▸ **TASK DESCRIPTION**
Find the line in the entries below that contains "impl_metrics.ini, run 1". Repeat it exactly, and every line after it through the line that contains "core_area_um2 = 11500".

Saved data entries

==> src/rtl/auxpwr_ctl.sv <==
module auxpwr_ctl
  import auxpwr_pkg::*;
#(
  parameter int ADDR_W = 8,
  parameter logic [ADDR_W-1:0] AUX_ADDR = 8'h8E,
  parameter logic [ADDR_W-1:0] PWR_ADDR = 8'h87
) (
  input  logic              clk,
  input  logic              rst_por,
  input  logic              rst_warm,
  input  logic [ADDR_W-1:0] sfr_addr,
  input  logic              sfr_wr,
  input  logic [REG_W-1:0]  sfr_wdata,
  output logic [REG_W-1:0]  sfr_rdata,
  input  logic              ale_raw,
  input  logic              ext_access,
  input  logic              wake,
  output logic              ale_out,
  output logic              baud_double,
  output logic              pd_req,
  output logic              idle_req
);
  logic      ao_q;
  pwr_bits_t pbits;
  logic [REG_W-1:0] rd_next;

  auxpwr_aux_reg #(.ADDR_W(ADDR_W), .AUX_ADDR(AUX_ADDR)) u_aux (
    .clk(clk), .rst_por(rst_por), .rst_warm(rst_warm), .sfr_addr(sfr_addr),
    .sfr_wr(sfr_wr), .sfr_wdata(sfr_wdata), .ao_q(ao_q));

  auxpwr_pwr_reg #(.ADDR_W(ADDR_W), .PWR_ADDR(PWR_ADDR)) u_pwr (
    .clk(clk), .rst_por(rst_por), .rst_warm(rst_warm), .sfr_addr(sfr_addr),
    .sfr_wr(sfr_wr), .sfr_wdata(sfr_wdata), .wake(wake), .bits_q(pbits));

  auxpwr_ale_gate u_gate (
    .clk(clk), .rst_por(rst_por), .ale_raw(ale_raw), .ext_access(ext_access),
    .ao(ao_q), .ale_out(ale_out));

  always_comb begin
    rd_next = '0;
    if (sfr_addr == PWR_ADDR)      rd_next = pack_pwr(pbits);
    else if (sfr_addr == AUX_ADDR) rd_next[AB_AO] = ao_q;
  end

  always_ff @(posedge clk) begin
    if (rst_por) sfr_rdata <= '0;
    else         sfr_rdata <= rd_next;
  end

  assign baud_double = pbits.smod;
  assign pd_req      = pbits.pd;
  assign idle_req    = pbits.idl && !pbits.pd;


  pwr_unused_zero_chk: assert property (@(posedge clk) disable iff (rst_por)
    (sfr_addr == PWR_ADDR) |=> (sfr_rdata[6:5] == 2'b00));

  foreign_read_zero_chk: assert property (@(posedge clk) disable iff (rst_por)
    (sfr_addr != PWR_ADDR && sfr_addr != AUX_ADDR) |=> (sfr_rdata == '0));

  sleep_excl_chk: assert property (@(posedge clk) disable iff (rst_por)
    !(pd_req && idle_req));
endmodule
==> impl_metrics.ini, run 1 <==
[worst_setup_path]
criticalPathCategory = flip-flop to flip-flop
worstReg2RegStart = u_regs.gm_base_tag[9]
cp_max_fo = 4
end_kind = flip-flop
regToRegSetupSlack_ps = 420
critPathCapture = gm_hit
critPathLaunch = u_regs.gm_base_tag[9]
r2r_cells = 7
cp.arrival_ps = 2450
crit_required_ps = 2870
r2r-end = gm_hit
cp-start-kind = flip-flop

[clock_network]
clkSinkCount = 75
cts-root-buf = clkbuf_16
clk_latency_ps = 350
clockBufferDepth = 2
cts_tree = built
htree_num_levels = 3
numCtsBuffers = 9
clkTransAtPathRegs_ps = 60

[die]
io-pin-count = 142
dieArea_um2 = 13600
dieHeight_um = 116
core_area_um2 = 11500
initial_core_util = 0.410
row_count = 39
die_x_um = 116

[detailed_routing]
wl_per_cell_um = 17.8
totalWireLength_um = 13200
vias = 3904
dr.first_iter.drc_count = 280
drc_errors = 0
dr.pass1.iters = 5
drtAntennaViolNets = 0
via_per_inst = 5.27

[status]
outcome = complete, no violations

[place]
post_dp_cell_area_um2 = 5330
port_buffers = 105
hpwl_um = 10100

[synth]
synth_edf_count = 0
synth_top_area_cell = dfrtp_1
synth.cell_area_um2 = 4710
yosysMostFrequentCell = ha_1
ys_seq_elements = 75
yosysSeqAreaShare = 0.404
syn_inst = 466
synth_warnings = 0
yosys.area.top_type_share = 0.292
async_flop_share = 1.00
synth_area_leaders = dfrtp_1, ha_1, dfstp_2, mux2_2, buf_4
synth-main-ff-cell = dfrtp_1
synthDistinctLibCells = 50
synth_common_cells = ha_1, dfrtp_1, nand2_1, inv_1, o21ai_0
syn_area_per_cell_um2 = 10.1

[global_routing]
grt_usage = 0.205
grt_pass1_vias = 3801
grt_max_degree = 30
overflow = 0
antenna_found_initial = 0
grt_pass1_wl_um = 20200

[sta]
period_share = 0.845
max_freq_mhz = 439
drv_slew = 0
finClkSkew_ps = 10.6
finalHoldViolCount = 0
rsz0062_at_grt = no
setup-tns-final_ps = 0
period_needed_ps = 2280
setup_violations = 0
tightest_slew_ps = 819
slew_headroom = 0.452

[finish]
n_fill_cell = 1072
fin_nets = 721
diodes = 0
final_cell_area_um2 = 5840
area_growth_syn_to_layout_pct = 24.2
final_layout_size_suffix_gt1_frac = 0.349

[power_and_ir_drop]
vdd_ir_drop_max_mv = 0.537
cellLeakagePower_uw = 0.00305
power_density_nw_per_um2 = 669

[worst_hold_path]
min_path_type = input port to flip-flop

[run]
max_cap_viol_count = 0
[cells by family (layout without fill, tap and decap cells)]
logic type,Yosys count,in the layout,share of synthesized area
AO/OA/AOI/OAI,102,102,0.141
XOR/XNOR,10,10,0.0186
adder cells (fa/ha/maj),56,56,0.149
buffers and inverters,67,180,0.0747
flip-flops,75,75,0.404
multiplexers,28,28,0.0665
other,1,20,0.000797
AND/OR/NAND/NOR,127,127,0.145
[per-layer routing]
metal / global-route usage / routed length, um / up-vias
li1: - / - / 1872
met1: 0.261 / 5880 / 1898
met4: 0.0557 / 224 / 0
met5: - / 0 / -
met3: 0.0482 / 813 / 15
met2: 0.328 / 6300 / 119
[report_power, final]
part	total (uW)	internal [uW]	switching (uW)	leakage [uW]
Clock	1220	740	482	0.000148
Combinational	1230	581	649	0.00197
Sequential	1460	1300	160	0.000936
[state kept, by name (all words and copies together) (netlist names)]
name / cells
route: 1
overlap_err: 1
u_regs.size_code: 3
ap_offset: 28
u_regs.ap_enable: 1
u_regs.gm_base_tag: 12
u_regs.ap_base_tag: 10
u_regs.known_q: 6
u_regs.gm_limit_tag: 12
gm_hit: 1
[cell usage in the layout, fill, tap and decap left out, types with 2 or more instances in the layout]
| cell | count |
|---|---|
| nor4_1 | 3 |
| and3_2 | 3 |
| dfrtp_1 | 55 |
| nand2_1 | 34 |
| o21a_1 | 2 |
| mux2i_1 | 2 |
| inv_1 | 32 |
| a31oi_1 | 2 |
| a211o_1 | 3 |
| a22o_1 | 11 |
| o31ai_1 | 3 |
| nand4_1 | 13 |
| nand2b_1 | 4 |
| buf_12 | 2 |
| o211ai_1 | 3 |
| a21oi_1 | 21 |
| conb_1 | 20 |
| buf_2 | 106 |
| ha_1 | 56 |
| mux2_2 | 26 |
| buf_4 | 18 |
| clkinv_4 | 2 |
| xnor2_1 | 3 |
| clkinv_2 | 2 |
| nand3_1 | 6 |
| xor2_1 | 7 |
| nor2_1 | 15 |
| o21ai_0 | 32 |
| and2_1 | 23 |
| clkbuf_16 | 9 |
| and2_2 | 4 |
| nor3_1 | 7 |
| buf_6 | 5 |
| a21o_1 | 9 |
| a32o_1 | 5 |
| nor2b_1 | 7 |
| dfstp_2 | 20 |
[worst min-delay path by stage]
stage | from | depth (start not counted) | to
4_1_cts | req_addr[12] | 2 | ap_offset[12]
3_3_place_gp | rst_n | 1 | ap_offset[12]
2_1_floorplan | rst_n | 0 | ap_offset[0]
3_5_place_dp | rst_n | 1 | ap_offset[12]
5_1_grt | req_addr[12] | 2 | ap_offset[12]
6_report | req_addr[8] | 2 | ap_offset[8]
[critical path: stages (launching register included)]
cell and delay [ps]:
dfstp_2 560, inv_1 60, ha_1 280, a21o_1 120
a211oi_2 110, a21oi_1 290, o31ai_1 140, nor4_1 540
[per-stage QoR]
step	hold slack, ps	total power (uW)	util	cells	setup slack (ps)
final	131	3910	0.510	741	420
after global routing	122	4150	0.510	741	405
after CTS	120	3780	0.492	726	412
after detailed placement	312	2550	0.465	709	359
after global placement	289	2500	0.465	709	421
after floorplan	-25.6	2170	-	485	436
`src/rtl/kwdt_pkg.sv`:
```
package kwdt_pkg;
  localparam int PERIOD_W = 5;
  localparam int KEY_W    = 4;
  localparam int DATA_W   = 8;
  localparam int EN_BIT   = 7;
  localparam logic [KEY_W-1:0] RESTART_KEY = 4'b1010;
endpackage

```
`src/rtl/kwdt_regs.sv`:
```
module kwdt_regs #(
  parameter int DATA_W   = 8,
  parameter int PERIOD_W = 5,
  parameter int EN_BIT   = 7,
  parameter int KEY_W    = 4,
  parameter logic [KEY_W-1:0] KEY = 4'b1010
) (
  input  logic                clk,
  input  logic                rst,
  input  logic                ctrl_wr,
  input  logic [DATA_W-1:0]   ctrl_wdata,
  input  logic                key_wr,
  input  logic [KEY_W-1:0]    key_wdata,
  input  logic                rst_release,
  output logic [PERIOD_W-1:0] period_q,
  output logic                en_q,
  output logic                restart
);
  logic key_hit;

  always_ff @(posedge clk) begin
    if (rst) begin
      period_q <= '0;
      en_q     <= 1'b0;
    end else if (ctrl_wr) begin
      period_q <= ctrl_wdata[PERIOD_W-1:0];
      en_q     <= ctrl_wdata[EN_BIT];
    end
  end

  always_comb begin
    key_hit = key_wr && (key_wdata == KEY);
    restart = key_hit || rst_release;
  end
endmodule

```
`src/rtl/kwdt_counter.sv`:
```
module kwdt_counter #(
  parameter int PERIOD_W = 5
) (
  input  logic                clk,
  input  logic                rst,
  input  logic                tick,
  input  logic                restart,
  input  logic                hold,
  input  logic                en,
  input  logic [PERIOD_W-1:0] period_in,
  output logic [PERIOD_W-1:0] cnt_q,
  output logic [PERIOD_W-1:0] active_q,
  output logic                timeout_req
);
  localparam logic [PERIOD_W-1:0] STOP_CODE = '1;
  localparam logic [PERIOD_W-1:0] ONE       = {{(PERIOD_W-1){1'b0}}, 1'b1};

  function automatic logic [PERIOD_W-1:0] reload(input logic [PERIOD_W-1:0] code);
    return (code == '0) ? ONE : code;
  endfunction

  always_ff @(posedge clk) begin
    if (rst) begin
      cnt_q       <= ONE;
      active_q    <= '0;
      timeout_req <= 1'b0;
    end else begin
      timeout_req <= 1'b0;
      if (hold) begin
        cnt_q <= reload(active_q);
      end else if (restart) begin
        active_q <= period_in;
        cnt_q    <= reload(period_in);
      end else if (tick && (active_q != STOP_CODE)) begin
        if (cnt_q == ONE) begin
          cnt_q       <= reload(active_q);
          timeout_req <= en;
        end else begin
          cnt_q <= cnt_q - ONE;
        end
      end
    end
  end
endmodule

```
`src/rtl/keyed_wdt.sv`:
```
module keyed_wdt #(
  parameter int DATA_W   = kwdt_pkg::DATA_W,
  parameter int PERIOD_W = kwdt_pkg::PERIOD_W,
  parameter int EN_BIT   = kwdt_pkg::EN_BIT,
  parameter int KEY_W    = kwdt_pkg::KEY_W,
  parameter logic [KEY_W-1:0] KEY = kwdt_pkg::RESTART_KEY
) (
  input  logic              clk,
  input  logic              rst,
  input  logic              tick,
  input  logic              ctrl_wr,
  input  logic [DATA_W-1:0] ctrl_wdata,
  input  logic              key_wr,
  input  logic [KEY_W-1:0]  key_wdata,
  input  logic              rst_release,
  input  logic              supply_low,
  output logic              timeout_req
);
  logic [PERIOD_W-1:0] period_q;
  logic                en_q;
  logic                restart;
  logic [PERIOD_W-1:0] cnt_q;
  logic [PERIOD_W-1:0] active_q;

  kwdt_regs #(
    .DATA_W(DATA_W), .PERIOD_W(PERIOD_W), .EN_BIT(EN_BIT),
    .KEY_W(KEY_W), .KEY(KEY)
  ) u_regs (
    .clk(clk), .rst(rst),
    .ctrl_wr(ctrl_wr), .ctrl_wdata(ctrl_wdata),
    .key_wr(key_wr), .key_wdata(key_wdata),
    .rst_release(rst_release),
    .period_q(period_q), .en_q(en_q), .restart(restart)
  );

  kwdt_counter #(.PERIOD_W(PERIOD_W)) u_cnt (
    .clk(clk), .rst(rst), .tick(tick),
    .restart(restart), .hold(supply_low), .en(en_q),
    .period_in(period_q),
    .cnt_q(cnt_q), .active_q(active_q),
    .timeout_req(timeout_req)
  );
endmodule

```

▸ **ANSWER TO THIS TASK**
==> impl_metrics.ini, run 1 <==
[worst_setup_path]
criticalPathCategory = flip-flop to flip-flop
worstReg2RegStart = u_regs.gm_base_tag[9]
cp_max_fo = 4
end_kind = flip-flop
regToRegSetupSlack_ps = 420
critPathCapture = gm_hit
critPathLaunch = u_regs.gm_base_tag[9]
r2r_cells = 7
cp.arrival_ps = 2450
crit_required_ps = 2870
r2r-end = gm_hit
cp-start-kind = flip-flop

[clock_network]
clkSinkCount = 75
cts-root-buf = clkbuf_16
clk_latency_ps = 350
clockBufferDepth = 2
cts_tree = built
htree_num_levels = 3
numCtsBuffers = 9
clkTransAtPathRegs_ps = 60

[die]
io-pin-count = 142
dieArea_um2 = 13600
dieHeight_um = 116
core_area_um2 = 11500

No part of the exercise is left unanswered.